How big can the Algorand Blockchain get before problems start occurring?

Welcome to Algorand!

Here are some explanations for the discrepancies you noticed:

  • The indexer does not just store raw blocks but also many other data it computes, including indexes to facilitate search of information in the blockchain. That is why it is also much bigger than than the size of an archival node: https://developer.algoscan.app/analytics (compare archival node = 820GB, indexer = 1448GB). Future versions of indexers may just store the data required by a specific dApp and hence significantly reduce need for storage. (Note that an indexer is not at all required as part of running an archival node and many blockchains actually do not even provide an indexer themselves.)
  • Archival node size is closer to the actual size of the blockchain. It is currently 820GB (see link above). This is much more than estimated in the reddit comment for a couple of reasons:
    • Actual TPS has increased since launch (max TPS has been around 1000 TPS since the start but there weren’t that much use at the beginning so actual TPS was very low). You can see current TPS there: Algorand Developer Portal
    • The reddit comment assumes that the blockchain is just composed of the transactions. But actually it also contains certificates that take most of the space right now. Certificate size depends on the exact distribution of Algos participating in consensus, but is capped thanks to the sortition mechanism.

One important design of Algorand is that: while the total size of the blockchain necessarily increase as more transactions are done (and this is unavoidable and true for all blockchains), the use of “minimum balance” and capped circulation supply ensure and the state of the blockchain (that is the list of all the balances of all the accounts and state of smart contract) is actually bounded. It cannot grow too much. See Asset Limit Account and Minimum Balance - #2 by fabrice too

In particular, to participate in consensus, you only need to keep the state and the last 1000 blocks, which currently takes less than 20GB.
So participating in consensus will never be an issue, even with computer with limited disks.
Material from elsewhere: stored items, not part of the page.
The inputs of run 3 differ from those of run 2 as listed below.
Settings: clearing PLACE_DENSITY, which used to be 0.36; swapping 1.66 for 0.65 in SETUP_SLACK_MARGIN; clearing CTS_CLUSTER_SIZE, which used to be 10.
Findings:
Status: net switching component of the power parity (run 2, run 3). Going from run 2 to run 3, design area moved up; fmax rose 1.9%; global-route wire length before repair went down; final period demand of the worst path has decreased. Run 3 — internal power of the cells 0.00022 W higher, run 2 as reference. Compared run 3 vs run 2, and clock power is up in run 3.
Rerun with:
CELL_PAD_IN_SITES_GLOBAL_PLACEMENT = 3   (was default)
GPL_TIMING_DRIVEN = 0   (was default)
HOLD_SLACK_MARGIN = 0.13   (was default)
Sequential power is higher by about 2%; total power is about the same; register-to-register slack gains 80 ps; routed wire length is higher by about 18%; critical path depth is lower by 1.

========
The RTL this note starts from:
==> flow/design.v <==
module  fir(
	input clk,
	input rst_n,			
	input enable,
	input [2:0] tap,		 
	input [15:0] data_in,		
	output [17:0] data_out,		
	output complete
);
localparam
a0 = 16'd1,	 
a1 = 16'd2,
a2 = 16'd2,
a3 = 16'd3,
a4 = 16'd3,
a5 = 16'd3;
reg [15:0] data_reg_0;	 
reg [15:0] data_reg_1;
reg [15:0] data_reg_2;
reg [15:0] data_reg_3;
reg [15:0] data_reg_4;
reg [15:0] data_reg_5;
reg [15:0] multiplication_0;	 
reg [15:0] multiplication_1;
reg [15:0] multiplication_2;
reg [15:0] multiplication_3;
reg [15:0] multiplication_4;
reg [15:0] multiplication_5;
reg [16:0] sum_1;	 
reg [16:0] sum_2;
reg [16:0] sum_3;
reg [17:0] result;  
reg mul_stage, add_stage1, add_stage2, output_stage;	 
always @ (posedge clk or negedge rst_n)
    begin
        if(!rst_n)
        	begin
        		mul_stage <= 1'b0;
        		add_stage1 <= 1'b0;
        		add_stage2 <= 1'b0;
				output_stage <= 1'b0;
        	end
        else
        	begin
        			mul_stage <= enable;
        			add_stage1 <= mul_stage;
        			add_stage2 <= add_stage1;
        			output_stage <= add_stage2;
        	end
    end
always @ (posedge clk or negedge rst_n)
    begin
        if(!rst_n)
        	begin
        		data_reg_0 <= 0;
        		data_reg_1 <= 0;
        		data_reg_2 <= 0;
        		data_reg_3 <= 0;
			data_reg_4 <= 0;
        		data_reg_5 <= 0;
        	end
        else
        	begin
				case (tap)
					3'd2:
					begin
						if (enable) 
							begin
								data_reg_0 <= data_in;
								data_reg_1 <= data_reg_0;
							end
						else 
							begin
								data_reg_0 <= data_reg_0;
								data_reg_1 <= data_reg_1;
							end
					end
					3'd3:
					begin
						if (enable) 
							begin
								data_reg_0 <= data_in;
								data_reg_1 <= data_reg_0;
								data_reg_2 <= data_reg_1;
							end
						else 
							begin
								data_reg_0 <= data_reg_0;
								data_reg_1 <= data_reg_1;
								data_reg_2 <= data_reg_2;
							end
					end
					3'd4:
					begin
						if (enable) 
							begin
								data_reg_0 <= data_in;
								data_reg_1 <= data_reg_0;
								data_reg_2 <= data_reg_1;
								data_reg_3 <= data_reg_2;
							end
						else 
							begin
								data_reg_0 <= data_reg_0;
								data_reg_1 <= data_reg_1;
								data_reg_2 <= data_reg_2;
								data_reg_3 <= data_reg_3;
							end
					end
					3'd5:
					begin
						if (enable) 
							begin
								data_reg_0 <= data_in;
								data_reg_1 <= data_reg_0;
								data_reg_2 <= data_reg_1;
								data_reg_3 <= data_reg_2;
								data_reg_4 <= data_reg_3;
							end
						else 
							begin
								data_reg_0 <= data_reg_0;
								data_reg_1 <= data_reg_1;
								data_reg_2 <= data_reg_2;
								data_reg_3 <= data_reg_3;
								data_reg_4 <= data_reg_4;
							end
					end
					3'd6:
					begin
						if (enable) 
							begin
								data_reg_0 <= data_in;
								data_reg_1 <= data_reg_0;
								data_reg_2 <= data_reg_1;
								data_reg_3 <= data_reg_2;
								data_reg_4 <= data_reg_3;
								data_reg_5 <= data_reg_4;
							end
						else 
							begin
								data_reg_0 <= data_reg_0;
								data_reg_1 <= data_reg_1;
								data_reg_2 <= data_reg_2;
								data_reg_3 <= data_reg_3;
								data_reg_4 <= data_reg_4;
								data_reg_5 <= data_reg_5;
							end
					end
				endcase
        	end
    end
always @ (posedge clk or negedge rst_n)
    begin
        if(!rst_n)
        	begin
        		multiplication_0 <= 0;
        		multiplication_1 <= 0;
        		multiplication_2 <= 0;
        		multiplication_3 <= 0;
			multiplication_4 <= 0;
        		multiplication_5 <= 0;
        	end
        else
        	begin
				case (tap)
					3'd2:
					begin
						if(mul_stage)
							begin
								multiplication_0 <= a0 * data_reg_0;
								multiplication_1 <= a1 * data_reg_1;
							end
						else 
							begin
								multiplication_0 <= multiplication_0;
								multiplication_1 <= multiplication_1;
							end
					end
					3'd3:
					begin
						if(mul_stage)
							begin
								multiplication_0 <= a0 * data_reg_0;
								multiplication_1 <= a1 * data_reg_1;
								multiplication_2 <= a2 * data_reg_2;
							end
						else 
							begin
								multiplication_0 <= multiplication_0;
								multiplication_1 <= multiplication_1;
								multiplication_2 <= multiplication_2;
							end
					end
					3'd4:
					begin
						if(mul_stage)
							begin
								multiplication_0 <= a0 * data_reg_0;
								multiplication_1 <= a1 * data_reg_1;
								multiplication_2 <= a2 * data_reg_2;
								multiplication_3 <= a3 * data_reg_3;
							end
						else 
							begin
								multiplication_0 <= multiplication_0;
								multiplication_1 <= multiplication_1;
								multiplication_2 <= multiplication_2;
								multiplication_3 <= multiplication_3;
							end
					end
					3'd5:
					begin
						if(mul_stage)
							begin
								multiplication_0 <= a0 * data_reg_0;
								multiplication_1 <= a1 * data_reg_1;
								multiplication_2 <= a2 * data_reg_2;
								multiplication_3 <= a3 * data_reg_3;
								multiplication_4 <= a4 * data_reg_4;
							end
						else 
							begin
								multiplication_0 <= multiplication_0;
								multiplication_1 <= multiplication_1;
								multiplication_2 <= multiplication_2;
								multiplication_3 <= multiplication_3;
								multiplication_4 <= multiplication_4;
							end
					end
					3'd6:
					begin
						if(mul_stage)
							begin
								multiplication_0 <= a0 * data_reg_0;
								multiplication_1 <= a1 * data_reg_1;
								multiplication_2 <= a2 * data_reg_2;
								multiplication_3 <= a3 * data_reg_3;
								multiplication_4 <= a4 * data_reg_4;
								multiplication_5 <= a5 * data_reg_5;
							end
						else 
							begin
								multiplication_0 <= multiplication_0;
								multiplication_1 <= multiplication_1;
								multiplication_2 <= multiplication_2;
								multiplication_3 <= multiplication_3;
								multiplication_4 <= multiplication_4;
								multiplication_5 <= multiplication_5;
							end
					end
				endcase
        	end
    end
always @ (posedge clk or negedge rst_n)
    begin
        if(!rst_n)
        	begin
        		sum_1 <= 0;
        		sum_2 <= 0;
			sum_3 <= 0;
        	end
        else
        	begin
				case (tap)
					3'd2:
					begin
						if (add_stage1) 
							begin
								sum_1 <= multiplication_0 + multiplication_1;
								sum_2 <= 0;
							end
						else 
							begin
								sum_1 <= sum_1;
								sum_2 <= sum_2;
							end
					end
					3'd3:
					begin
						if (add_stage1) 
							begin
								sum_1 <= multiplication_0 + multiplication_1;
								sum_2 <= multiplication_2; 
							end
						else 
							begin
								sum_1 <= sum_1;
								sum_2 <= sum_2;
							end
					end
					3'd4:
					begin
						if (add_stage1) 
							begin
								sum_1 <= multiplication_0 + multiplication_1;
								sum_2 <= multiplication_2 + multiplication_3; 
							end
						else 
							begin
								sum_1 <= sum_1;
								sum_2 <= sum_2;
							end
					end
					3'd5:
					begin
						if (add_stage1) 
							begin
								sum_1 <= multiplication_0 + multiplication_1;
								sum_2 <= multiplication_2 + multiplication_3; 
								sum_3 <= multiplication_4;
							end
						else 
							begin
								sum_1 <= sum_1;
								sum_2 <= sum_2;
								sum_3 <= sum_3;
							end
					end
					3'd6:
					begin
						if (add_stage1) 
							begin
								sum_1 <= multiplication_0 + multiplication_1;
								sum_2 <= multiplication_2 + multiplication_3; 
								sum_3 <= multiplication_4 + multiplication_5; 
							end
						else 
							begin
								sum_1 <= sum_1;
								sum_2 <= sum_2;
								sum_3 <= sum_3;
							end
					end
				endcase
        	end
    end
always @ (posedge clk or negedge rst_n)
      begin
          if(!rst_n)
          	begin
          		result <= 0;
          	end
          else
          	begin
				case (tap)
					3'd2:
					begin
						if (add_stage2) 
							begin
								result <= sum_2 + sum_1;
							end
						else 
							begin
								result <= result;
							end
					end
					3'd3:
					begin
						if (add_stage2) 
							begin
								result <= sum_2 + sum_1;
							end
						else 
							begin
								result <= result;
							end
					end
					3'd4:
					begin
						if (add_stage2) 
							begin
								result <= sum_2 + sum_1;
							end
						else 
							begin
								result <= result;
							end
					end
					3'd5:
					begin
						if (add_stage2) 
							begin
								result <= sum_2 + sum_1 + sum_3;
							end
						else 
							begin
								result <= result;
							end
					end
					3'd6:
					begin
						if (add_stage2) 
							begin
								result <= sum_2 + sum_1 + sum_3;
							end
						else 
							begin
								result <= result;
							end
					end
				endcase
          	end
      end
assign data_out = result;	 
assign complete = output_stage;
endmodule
There is definitely a cost for storage which may be an issue, as well as a cost for bandwidth.
That being said, we can imagine many mechanisms to ensure that most users don’t have to suffer from this (and only the few users that really want to have all the blockchain would have to pay for those costs): for example, we could have nodes and indexers only store the data the user is interested in (specific dApps or assets).
State proofs also should enable ways to catch up to the current state of the blockchain without having to download the full blockchain, as well as ways to check whether a transaction happened on chain easily.